Analysis of p53, p21(Waf1/Cip1) and TGF-beta(3) immunohistochemical staining in Bowen's disease.

BACKGROUND

The p53 gene is one of a family of tumor suppressor genes that have been implicated in the genesis of a wide variety of malignant neoplasms including Bowen's disease. Its role in oncogenesis and tumor progression is thought to be of importance. Transforming growth factor beta (TGF-beta) is the most potent known inhibitor of the progression of normal epithelial cells through the cell cycle. p21(Waf1/Cip1) is thought to mediate p53 signaling induced by DNA-damaging agents to arrest the cell cycle.

OBJECTIVE

The present study evaluates the expression of p53, p21(Waf1/Cip1) and TGF-beta(3) protein and speculates on their role in Bowen's disease.

METHODS

Sixteen patients seen at our clinic between 1993 and 2000 were examined. We analyzed p21(Waf1/Cip1), p53 and TGF-beta(3) immunohistochemical staining in all specimens.

RESULTS

In 7 of the Bowen's disease patients, overexpression of p53-positive cells was present in the middle and basal layers, and intense staining of p21(Waf1/Cip1) was observed in the upper spinous layers.
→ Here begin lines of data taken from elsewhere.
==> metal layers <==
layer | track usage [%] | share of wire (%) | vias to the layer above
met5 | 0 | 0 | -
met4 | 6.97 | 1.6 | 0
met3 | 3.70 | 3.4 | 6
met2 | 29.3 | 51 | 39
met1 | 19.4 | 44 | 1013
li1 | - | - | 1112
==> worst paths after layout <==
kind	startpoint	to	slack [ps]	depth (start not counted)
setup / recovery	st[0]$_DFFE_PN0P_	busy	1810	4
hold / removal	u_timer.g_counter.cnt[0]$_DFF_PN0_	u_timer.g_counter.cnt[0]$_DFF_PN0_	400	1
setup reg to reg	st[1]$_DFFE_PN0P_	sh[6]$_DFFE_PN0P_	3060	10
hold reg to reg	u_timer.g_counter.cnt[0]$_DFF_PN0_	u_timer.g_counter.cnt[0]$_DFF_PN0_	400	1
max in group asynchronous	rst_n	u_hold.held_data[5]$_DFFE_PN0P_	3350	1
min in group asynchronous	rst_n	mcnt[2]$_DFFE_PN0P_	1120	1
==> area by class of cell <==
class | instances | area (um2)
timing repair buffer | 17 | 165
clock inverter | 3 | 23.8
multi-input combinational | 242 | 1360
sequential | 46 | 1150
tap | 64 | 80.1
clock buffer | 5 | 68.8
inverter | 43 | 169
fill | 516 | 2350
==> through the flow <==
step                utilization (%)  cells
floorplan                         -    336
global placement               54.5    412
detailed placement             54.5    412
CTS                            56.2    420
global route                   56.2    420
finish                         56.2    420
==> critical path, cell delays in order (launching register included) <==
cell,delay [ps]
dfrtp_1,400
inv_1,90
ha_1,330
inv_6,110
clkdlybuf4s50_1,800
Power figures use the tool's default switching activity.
--- src/rtl/vcb_pkg.sv ---
package vcb_pkg;
    parameter int DATA_W    = 8;
    parameter int RADDR_W   = 8;
    parameter int SADDR_W   = 7;
    parameter int BYTE_W    = 8;
    parameter int NUM_BYTES = 3;

    localparam int WORD_W    = DATA_W + RADDR_W + SADDR_W + 1;
    localparam int DATA_LSB  = 0;
    localparam int RADDR_LSB = DATA_LSB + DATA_W;
    localparam int SADDR_LSB = RADDR_LSB + RADDR_W;
    localparam int GO_BIT    = WORD_W - 1;
    localparam int IDX_W     = $clog2(NUM_BYTES);
    localparam logic [IDX_W-1:0] LAST_IDX = IDX_W'(NUM_BYTES - 1);

    typedef enum logic [0:0] {
        SEQ_IDLE = 1'b0,
        SEQ_SEND = 1'b1
    } seq_state_e;
endpackage

--- src/rtl/vcb_cmd_reg.sv ---
module vcb_cmd_reg
    import vcb_pkg::*;
(
    input  logic              clk,
    input  logic              rst_n,
    input  logic              wr_en,
    input  logic [WORD_W-1:0] wr_data,
    input  logic              finish,
    input  logic              abort,
    output logic [WORD_W-1:0] word,
    output logic              err
);
    typedef struct packed {
        logic [WORD_W-1:0] word;
        logic              err;
    } cmd_state_t;

    cmd_state_t st_d, st_q;

    always_comb begin
        st_d = st_q;
        if (finish) begin
            // transfer ended: self-clear the launch bit
            st_d.word[GO_BIT] = 1'b0;
            if (abort) begin
                st_d.err = 1'b1;
            end
        end else if (wr_en && !st_q.word[GO_BIT]) begin
            st_d.word = wr_data;
            if (wr_data[GO_BIT]) begin
                st_d.err = 1'b0;
            end
        end
    end

    always_ff @(posedge clk or negedge rst_n) begin
        if (!rst_n) begin
            st_q <= '0;
        end else begin
            st_q <= st_d;
        end
    end

    assign word = st_q.word;
    assign err  = st_q.err;
endmodule

--- src/rtl/vcb_byte_seq.sv ---
module vcb_byte_seq
    import vcb_pkg::*;
(
    input  logic              clk,
    input  logic              rst_n,
    input  logic              go,
    input  logic [GO_BIT-1:0] fields,
    input  logic              tx_done,
    input  logic              tx_nack,
    output logic              tx_valid,
    output logic [BYTE_W-1:0] tx_byte,
    output logic              tx_first,
    output logic              tx_last,
    output logic              finish,
    output logic              abort
);
    typedef struct packed {
        seq_state_e       st;
        logic [IDX_W-1:0] idx;
    } seq_t;

    seq_t s_d, s_q;

    logic [BYTE_W-1:0] frame [NUM_BYTES];

    // byte k of the frame: address+write bit, register address, data
    assign frame[0] = {fields[SADDR_LSB +: SADDR_W], 1'b0};
    assign frame[1] = fields[RADDR_LSB +: RADDR_W];
    assign frame[2] = fields[DATA_LSB +: DATA_W];

    logic sending;
    logic byte_end;

    always_comb begin
        sending  = (s_q.st == SEQ_SEND);
        byte_end = sending && tx_done;
        finish   = byte_end && (tx_nack || (s_q.idx == LAST_IDX));
        abort    = byte_end && tx_nack;

        tx_valid = sending;
        tx_byte  = '0;
        for (int k = 0; k < NUM_BYTES; k++) begin
            if (s_q.idx == IDX_W'(k)) begin
                tx_byte = frame[k];
            end
        end
        tx_first = sending && (s_q.idx == '0);
        tx_last  = sending && (s_q.idx == LAST_IDX);

        s_d = s_q;
        if (!sending) begin
            if (go) begin
                s_d.st  = SEQ_SEND;
                s_d.idx = '0;
            end
        end else if (finish) begin
            s_d.st  = SEQ_IDLE;
            s_d.idx = '0;
        end else if (byte_end) begin
            s_d.idx = s_q.idx + 1'b1;
        end
    end

    always_ff @(posedge clk or negedge rst_n) begin
        if (!rst_n) begin
            s_q <= '{st: SEQ_IDLE, idx: '0};
        end else begin
            s_q <= s_d;
        end
    end
endmodule

--- src/rtl/vcb_launcher.sv ---
module vcb_launcher
    import vcb_pkg::*;
(
    input  logic              clk,
    input  logic              rst_n,
    input  logic              host_wr_en,
    input  logic [WORD_W-1:0] host_wr_data,
    output logic [WORD_W-1:0] host_rd_data,
    output logic              nack_err,
    output logic              tx_valid,
    output logic [BYTE_W-1:0] tx_byte,
    output logic              tx_first,
    output logic              tx_last,
    input  logic              tx_done,
    input  logic              tx_nack
);
    logic [WORD_W-1:0] word;
    logic              finish;
    logic              abort;

    vcb_cmd_reg u_cmd (
        .clk     (clk),
        .rst_n   (rst_n),
        .wr_en   (host_wr_en),
        .wr_data (host_wr_data),
        .finish  (finish),
        .abort   (abort),
        .word    (word),
        .err     (nack_err)
    );

    vcb_byte_seq u_seq (
        .clk      (clk),
        .rst_n    (rst_n),
        .go       (word[GO_BIT]),
        .fields   (word[GO_BIT-1:0]),
        .tx_done  (tx_done),
        .tx_nack  (tx_nack),
        .tx_valid (tx_valid),
        .tx_byte  (tx_byte),
        .tx_first (tx_first),
        .tx_last  (tx_last),
        .finish   (finish),
        .abort    (abort)
    );

    assign host_rd_data = word;
endmodule

--- config.mk ---
export PLATFORM = sky130hd
export DESIGN_NAME = vcb_launcher
export DESIGN_NICKNAME = d
export VERILOG_FILES = /design/src/rtl/vcb_pkg.sv /design/src/rtl/vcb_cmd_reg.sv /design/src/rtl/vcb_byte_seq.sv /design/src/rtl/vcb_launcher.sv
export SDC_FILE = /design/constraint.sdc
export NUM_CORES = 1
export LEC_CHECK = 0
export BUFFER_PORTS_ARGS = -buffer_cell sky130_fd_sc_hd__buf_2
export CORE_MARGIN = 2
export CORE_UTILIZATION = 30
export CTS_CLUSTER_SIZE = 8
export DETAILED_ROUTE_END_ITERATION = 7
export GPL_ROUTABILITY_DRIVEN = 0
export PLACE_DENSITY = 0.64
export SYNTH_ARGS = -nofsm -noshare
export SYNTH_HDL_FRONTEND = slang
export SYNTH_SLANG_ARGS = --single-unit
--- constraint.sdc ---
create_clock -name clk -period 1.8 [get_ports clk]
set_input_delay 0.36 -clock clk [delete_from_list [all_inputs] [get_ports clk]]
set_output_delay 0.36 -clock clk [all_outputs]
set_load 0.01 [all_outputs]
# Yosys cells after proc, flatten, opt, wreduce, memory -nomap -nowiden
# Cells that the tools add are included.
[totals]
ff_bits = 28
out_inout_bits = 36
word_cells = 39
[op_classes]
add_sub_neg = 1
n_eq_ne = 4
n_mux = 13
n_bitwise = 1
reduce_logical = 15
[ops]
columns = ["cell", "count"]
rows = [
  ["25-bit 2-to-1 mux", 1],
  ["8-bit 2-to-1 mux", 3],
  ["1-bit logical AND", 6],
  ["3-bit 2-to-1 mux", 2],
  ["2-bit nonzero test", 3],
  ["1-bit 2-to-1 mux", 5],
  ["2-bit 2-to-1 mux", 2],
  ["2-bit AND reduction", 2],
  ["3-bit inequality test, second input constant", 1],
  ["3-bit AND reduction", 1],
  ["2-bit by 1-bit adder with 2-bit output, second input constant", 1],
  ["2-bit by 1-bit equality test with 1-bit output, second input constant", 1],
  ["2-bit equality test, second input constant", 1],
  ["2-bit zero test", 1],
  ["2-bit by 1-bit inequality test with 1-bit output, second input constant", 1],
  ["1-bit zero test", 1],
  ["1-bit logical OR", 1],
  ["1-bit NOT", 1],
]

# Longest topological paths before layout
[depth]
word_depth = 5
depth_mapped = 7

# Modules after synthesis
# A second synthesis with hierarchy kept.
[hier_totals]
hier_cells = 109
hier_area_um2 = 1368.8
[by_module_without_submodules]
columns = ["mod", "instances", "cells_each", "area_each_um2", "seq_area_each_um2"]
rows = [
  ["vcb_cmd_reg", 1, 56, 955.9, 625.6],
  ["vcb_byte_seq", 1, 53, 412.9, 75.1],
]

# Worst setup path after synthesis
# OpenSTA, ideal clock, no wires.
[synth_timing]
kind = "register to register"
start = "register u_seq.s_q[0] (netlist name)"
end = "register u_cmd.st_q, in the netlist u_cmd.word[10]"
arrival_time_ns = 1.802
path_slack_ns = -0.127
stages_incl_launch_ff = 8
path_buffers = 2
synth_period_minus_slack_ns = 1.927
path_cell_list = "dfrtp_1 inv_1 ha_1 o211a_1 or3b_1 buf_6 buf_12 mux2_4"
[synth_between]
elab_chain_cells = 5
[synth_lines]
columns = ["element", "line", "source"]
rows = [
  ["start, declared", "vcb_byte_seq.sv:22", "seq_t s_d, s_q;"],
  ["start signal, assigned", "vcb_byte_seq.sv:66", "s_q <= '{st: SEQ_IDLE, idx: '0};"],
  ["2-bit equality test", "vcb_byte_seq.sv:37", "finish = byte_end && (tx_nack || (s_q.idx == LAST_IDX));"],
  ["1-bit logical OR", "vcb_byte_seq.sv:37", ""],
  ["1-bit logical AND", "vcb_byte_seq.sv:37", ""],
  ["1-bit NOT (no source line)", "-", ""],
  ["2-bit AND reduction (no source line)", "-", ""],
  ["end signal, assigned", "vcb_cmd_reg.sv:40", "st_q <= st_d;"],
  ["end, declared", "vcb_cmd_reg.sv:18", "cmd_state_t st_d, st_q;"],
]
# No other way between the ends.
# A chain may end at the register's enable or synchronous reset.

# Final worst setup path
[layout_timing]
start = "register u_seq.s_q[0] (netlist name)"
end = "output tx_byte[3]"
[layout_between]
elab_chain_cells = 4
[layout_lines]
columns = ["element", "line", "source"]
rows = [
  ["2-bit zero test", "vcb_byte_seq.sv:43", "if (s_q.idx == IDX_W'(k)) begin"],
  ["8-bit 2-to-1 mux (2 in series)", "vcb_byte_seq.sv:43", ""],
  ["8-bit 2-to-1 mux (*)", "vcb_byte_seq.sv:43", ""],
  ["end, declared", "vcb_launcher.sv:11", "output logic [BYTE_W-1:0] tx_byte,"],
]
# Every way passes the cells marked *; elsewhere a longest branch is shown, timed or not.

==> flow_metrics.py <==
metrics = {
    "outcome": {
        "status": "finished with violations",
        "violations": "setup timing",
    },
    "die": {
        "die_y_um": 72.5,
        "core_um2": 4440,
        "ios": 65,
        "num_rows": 24,
        "start_util": 0.317,
        "die_width_um": 72.5,
        "die-area_um2": 5260,
    },
    "route": {
        "via_per_inst": 4.75,
        "drt-initial-drc-count": 17,
        "first_pass_iters": 4,
        "detail-route-antenna-nets": 0,
        "routedWlPerCell_um": 13.8,
        "drc": 0,
        "num_vias": 1131,
        "drt_wl_total_mm": 3.29,
    },
    "grt": {
        "grt_overflow": 0,
        "grt_usage": 0.129,
        "grt_pass1_vias": 1142,
        "antenna_found_initial": 0,
        "grt_max_degree": 29,
        "grt_pass1_wl_mm": 5.27,
    },
    "synthesis": {
        "synthCells": 108,
        "synth-main-ff-cell": "dfrtp_1",
        "yosysTopAreaCell": "dfrtp_1",
        "synth_seq_cells": 28,
        "synthDistinctLibCells": 24,
        "synth.yosys.seq_area_share": 0.498,
        "synth.area.top_cells": "dfrtp_1, mux2_4, ha_1",
        "synth_commonest_cells": "dfrtp_1, mux2_4, nand2_1, o21ai_0, a22oi_1",
        "async_flop_share": 1.00,
        "synth_edf_count": 0,
        "synth.most_common_cell": "dfrtp_1",
        "syn-num-nets": 141,
        "syn_area_um2": 1410,
        "synth_top_cell_area_share": 0.498,
        "avgSynthCellArea_um2": 13.0,
        "ys.warnings.count": 0,
    },
    "power": {
        "p_per_area_nw_per_um2": 2010,
        "power.leakage_nw": 1.05,
        "p_seq_frac": 0.295,
        "intPower_w": 0.00252,
        "combPwrFrac": 0.583,
        "swShare": 0.378,
        "finalPower_w": 0.00406,
        "clkPwrFrac": 0.122,
        "ir_drop_mv": 0.940,
        "p_switching_w": 0.00154,
    },
    "worst_setup_path": {
        "cp.required_ps": 1440,
        "worstSetupEndpointType": "primary output",
        "max_stage_delay_ps": 430,
        "crit_type": "flop to primary output",
        "cp.arrival_ps": 1590,
        "cp_slowest_cell": "dfrtp_1",
        "path_cells": "inv_2 > ha_4 > nor2b_4 > a22oi_1 > o21ai_2 > buf_2",
        "start_kind": "flop",
        "critical_path.max_fanout": 6,
        "critPathBufInv": 2,
        "cpLargestDelayFamily": "flip-flops",
    },
    "timing": {
        "worstMarginPinSlew_ps": 622,
        "setup_viol": 32,
        "hold_viol": 0,
        "maxSlewHeadroom": 0.585,
        "period_minus_slack_ps": 1950,
        "fmax_mhz": 513,
        "setup_ws_ps": -150,
        "fin_crit_sh": 1.08,
        "rsz0062_at_grt": "true",
        "fin_skew_ps": 2.52,
        "slew_violations": 0,
        "whs_ps": 87.5,
    },
    "clocking": {
        "cts_root_buffer": "clkbuf_8",
        "clkTransAtPathRegs_ps": 100,
        "clk_path_buf_depth": 2,
        "tritoncts": "done",
        "h-tree-depth": 1,
        "cts_hold_buffers": 0,
        "cts_buffers": 3,
        "clk_latency_ps": 270,
        "clock_sinks": 28,
    },
    "final_layout": {
        "n_antenna_cell": 0,
        "finalNetCount": 220,
        "final_layout_size_suffix_gt1_frac": 0.634,
        "area_delta_synth_final_pct": 43.6,
    },
    "placed_design": {
        "numPortBuffers": 64,
        "dp_hpwl_mm": 2.53,
    },
    "hold_path": {
        "min_path_type": "input port to asynchronous set/reset pin",
    },
    "flow_run": {
        "maxCapViolations": 0,
    },
}
stage by stage:
step | TNS (ps) | worst slack (ps) | area (µm²) | util | instances
finish | -3890 | -150 | 2020 | 0.455 | 238
global route | -5900 | -243 | 2020 | 0.455 | 238
CTS | -3560 | -164 | 2020 | 0.455 | 238
detailed placement | -1300 | -83.0 | 1840 | 0.414 | 231
global placement | -269 | -34.6 | 1840 | 0.414 | 231
floorplan | -1150 | -61.7 | 1420 | - | 108
cell usage in the layout, fill, tap and decap left out, types with 4 or more instances in the layout:
| master | Yosys | routed |
|---|---|---|
| a22oi_1 | 6 | 6 |
| buf_2 | 0 | 64 |
| buf_4 | 1 | 11 |
| dfrtp_1 | 28 | 28 |
| ha_4 | 0 | 4 |
| mux2_2 | 4 | 4 |
| mux2_4 | 19 | 19 |
| nand2_1 | 11 | 11 |
| o21ai_1 | 0 | 5 |
path summary, 6_finish.rpt:
check	startpoint	to	slack [ps]	depth (start not counted)
hold / removal	rst_n	u_cmd.err	90	1
hold reg to reg	u_cmd.err	u_cmd.err	500	1
setup / recovery	u_seq.s_q[0]	tx_byte[3]	-150	6
max in group asynchronous	rst_n	u_seq.s_q[1]	1300	1
min in group clk	host_wr_data[21]	u_cmd.word[21]	310	2
setup reg to reg	u_seq.s_q[1]	u_cmd.word[11]	-150	6
power by group through the flow:
stage	Clock, W	Sequential [W]	Combinational (W)
finish	0.000495	0.00120	0.00236
global route	0.000536	0.00125	0.00255
CTS	0.000511	0.00120	0.00239
detailed placement	0	0.00121	0.00211
global placement	0	0.00121	0.00207
floorplan	0	0.00132	0.00113
flip-flops by register name (all words and copies together), names as in the netlist:
register and count:
u_cmd.err 1, u_cmd.word 24, u_seq.s_q 2, u_seq.tx_valid 1
repair_timing:
action                                  CTS  global route
setup buffers                             3             0
resized for setup                        28             0
pin swaps                                 5             2
endpoints found under the setup margin   32            33
layout make-up:
| class | instances | area [µm²] |
|---|---|---|
| Clock inverter | 1 | 30.0 |
| Tap cell | 52 | 65.1 |
| Timing Repair Buffer | 80 | 472 |
| Sequential cell | 28 | 701 |
| Multi-Input combinational cell | 71 | 701 |
| Inverter | 3 | 11.3 |
| Clock buffer | 3 | 41.3 |
| Fill cell | 437 | 2420 |
logic make-up (layout without fill, tap and decap cells):
group,after synthesis,count (layout),share of synthesized area
AOI/OAI and AO/OA,23,23,0.106
adders and majority gates,4,4,0.0356
buffers and inverters,9,87,0.0551
DFF,28,28,0.498
muxes,23,23,0.235
and+or+nand+nor,21,21,0.0711
per-layer routing:
metal	routed length, µm	GRT usage	part of all wire
met1	1510	0.173	0.46
met5	0	0	0
met2	1550	0.210	0.47
met4	14	0.0185	0.0043
met3	220	0.0403	0.067
No activity file was read; power rests on OpenSTA's default activity.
In the other 9 Bowen's disease patients, we found positively stained cells for p21(Waf1/Cip1) but negative p53 immunostaining in the upper epidermal layer. Downregulated TGF-beta(3) expression was detected in all layers except the upper spinous layers.

CONCLUSION

These observations suggest different roles for p21(Waf1/Cip1) and p53 within abnormal cells in Bowen's disease. p21(Waf1/Cip1) may induce terminal differentiation to the superficial layer in Bowen's disease via either a p53-independent or -dependent pathway. Moreover, downregualtion of TGF-beta(3) immunostaining provides relevant information concerning the pathogenesis of Bowen's disease.